Não é nada fácil se escrever uma música, compor uma melodia, criar um poema, rabiscar um desenho que fique realmente bom, esculpir com mestria. Dado o fato de que cada artista tem seus momentos de inspiração, praticar se torna rotina. No meu caso, não pratico muito minhas artes, se não a música. Ser artista pode-se, deliberadamente, definir, ou não, a personalidade de uma pessoa. Mas eu não entendo ainda de onde vêm as inspirações. Se é algo de momento, ou é a junção de vários outros, um lapso de criatividade ou a coragem para criar.
Sabe aquele momento que saímos do quarto, do conforto do computador, vamos à geladeira, a abrimos, e simplesmente... Fechamos? Pois é, no meu entendimento, aquilo pode considerar como Momento Máster de um ser completamente sem inspiração. Contei 17 vezes em um dia. Depois dessas repetidas causas problemáticas de gasto de energia elétrica, foi o meu melhor momento, até hoje, de inspiração. Esculpi em maior número, escrevi algo sem a habitual paixão que já me daria lapsos criativos, desenhei com mais afinco, sem algo para copiar, e por incrível que pareça, acabei com tudo depois de fazer. Sabe por quê? Porque na minha concepção, a arte não precisa ser divulgada para ser arte, o artista não precisa ser famoso para ser bom, ou o ato simbólico de registro financeiro, que também não precisa existir para trazer o sustento de um artista.

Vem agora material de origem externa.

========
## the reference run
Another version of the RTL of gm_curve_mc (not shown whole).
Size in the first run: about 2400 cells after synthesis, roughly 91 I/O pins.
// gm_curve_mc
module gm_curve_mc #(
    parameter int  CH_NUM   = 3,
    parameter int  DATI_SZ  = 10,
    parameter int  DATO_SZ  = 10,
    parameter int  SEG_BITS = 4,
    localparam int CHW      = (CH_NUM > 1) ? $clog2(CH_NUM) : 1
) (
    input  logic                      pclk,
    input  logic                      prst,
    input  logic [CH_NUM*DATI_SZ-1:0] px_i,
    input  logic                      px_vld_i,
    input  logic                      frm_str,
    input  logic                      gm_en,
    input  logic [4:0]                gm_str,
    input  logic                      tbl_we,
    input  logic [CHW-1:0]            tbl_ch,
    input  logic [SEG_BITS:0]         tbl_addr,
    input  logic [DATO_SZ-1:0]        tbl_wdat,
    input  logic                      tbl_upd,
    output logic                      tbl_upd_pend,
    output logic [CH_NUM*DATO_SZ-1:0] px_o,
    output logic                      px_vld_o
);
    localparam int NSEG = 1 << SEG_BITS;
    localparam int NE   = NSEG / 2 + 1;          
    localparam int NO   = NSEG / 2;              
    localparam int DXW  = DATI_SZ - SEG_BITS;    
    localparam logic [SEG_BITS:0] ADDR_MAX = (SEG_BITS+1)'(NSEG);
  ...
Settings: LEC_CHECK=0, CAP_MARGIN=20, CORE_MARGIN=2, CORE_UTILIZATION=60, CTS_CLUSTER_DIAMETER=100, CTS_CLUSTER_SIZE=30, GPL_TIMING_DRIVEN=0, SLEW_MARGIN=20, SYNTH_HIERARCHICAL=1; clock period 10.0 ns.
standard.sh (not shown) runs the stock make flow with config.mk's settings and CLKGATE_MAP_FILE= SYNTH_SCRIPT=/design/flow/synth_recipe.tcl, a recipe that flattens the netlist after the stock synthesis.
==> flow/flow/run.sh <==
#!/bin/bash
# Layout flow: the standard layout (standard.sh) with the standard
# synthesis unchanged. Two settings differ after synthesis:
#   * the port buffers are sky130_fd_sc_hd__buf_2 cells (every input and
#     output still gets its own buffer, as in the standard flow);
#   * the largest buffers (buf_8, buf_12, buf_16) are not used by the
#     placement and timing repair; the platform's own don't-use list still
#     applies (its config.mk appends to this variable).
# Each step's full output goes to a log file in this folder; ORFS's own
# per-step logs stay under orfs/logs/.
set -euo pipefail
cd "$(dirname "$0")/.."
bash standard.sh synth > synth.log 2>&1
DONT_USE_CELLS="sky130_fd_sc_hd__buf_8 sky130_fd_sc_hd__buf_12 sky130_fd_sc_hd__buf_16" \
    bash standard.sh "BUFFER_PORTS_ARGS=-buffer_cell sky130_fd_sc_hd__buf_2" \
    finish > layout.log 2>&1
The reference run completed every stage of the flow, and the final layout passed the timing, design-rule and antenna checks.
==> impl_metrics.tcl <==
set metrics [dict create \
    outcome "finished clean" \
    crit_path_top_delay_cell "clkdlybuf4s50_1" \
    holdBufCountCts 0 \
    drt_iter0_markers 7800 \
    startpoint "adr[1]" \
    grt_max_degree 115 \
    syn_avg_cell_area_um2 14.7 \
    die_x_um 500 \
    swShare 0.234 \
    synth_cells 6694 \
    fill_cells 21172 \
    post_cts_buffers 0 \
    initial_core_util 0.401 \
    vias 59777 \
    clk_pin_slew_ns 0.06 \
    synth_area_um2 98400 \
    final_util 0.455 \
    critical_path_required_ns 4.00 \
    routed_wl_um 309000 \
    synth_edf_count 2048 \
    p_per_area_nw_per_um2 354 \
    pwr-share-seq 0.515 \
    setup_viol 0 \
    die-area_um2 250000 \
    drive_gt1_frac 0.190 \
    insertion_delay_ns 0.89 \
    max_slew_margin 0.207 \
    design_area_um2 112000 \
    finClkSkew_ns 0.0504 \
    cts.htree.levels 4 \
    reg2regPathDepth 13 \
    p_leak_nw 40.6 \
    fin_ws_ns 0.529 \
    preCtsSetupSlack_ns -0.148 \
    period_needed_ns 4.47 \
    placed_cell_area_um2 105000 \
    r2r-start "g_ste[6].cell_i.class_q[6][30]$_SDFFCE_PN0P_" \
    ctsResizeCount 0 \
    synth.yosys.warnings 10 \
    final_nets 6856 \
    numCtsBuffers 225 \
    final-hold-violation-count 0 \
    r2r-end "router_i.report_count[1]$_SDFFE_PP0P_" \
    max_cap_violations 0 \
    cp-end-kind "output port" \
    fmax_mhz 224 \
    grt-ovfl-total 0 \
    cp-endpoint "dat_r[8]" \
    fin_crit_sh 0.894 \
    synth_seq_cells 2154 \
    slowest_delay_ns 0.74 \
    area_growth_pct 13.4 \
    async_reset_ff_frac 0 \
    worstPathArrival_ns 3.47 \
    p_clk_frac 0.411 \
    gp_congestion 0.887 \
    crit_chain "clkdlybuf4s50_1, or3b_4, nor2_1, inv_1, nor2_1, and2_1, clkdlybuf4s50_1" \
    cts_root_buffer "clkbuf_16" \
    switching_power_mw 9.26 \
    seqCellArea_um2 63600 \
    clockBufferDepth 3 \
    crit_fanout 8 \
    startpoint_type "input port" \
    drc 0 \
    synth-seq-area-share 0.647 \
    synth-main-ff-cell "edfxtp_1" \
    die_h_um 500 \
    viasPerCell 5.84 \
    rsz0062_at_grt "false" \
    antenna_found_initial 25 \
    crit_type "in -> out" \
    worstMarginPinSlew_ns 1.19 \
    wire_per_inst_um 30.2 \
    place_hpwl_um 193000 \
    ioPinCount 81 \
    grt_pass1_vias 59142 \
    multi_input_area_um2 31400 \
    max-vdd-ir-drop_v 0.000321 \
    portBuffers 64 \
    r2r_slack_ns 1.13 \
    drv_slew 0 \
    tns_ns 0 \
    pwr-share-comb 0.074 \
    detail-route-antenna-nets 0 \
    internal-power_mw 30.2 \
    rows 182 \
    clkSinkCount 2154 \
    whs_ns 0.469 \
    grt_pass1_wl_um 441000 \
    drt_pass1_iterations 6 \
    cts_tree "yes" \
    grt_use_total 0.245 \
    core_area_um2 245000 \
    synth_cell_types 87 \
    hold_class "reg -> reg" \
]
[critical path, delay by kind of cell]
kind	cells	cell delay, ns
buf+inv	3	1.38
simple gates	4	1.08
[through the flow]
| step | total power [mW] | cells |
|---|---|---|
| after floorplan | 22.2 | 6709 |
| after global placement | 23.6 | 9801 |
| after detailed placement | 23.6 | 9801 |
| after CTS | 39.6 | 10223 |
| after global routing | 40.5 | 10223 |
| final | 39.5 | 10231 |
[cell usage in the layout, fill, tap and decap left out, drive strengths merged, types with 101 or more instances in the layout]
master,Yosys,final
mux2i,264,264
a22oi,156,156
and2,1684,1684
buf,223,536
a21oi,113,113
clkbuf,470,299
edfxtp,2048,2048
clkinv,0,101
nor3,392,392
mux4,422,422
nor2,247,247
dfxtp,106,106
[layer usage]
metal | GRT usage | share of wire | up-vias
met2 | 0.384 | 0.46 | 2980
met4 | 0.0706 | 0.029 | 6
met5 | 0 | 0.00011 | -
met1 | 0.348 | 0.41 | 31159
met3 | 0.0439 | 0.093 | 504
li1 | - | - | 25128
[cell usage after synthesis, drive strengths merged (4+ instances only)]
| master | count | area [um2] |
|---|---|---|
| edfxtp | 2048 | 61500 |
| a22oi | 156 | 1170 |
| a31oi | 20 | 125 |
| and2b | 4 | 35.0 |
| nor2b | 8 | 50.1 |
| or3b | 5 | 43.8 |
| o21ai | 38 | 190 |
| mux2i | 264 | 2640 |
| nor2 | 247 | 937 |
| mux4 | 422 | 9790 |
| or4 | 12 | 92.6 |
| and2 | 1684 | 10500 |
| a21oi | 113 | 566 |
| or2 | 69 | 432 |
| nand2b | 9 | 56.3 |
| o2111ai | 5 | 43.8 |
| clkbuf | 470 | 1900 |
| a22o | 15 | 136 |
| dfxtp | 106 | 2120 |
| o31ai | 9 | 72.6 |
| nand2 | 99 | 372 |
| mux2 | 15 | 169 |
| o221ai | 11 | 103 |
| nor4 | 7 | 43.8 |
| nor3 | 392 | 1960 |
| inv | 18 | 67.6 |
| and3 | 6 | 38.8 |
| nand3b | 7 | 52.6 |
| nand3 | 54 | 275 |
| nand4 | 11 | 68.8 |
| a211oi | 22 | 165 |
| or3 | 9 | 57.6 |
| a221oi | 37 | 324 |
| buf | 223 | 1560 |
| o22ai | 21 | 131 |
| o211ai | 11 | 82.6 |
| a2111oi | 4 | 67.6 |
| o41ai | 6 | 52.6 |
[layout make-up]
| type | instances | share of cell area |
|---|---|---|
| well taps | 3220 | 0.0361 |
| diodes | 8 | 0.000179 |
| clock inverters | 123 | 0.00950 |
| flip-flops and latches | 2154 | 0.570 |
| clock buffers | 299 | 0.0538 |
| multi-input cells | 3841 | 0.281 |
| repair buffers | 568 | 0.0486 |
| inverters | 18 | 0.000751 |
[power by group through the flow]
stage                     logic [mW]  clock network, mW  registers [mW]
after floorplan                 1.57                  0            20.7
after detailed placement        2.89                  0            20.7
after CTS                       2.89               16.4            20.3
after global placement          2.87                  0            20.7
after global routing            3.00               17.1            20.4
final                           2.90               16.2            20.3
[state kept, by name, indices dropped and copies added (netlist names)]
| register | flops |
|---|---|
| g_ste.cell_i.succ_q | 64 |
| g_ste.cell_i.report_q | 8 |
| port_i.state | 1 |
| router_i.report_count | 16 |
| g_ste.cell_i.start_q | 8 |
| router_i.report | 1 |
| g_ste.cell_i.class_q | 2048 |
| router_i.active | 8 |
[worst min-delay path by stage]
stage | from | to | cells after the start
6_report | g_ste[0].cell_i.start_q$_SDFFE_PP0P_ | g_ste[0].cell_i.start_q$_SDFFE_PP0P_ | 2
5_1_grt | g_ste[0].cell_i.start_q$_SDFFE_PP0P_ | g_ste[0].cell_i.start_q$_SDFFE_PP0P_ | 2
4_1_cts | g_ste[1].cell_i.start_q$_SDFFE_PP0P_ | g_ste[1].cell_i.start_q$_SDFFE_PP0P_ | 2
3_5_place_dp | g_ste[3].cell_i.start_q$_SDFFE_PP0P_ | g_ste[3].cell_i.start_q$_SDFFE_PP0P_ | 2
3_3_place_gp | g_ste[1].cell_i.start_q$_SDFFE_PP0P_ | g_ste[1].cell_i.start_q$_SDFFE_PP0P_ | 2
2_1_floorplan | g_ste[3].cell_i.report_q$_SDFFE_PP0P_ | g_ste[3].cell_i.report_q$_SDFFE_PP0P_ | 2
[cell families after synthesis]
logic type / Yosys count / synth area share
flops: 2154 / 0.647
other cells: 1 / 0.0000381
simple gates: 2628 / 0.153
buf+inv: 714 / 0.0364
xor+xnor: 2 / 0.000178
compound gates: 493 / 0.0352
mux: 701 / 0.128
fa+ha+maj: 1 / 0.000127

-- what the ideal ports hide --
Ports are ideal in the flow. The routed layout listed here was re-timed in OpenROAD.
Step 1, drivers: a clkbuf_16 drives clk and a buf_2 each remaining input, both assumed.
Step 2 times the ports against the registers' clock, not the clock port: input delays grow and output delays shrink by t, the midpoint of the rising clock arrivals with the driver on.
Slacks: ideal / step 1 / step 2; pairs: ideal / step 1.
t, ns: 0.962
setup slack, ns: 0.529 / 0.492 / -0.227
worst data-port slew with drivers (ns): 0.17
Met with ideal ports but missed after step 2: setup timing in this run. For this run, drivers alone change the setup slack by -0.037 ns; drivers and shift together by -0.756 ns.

Qualquer braço da arte é, sem dúvidas, arte. Essas palavras são as MINHAS opiniões, não é algo extraído do Aurélio ou pesquisado no Wikipédia. Arte não tem parâmetros, arte tem fãs e criadores. Arte tem sentimento nobre e inteligência, arte tem paixão, fogo e calmaria.
E nesse texto, completamente sem inspiração, mas ainda sim com arte, anuncio que, sem medo das consequências da Coelce, vou abrir minha geladeira!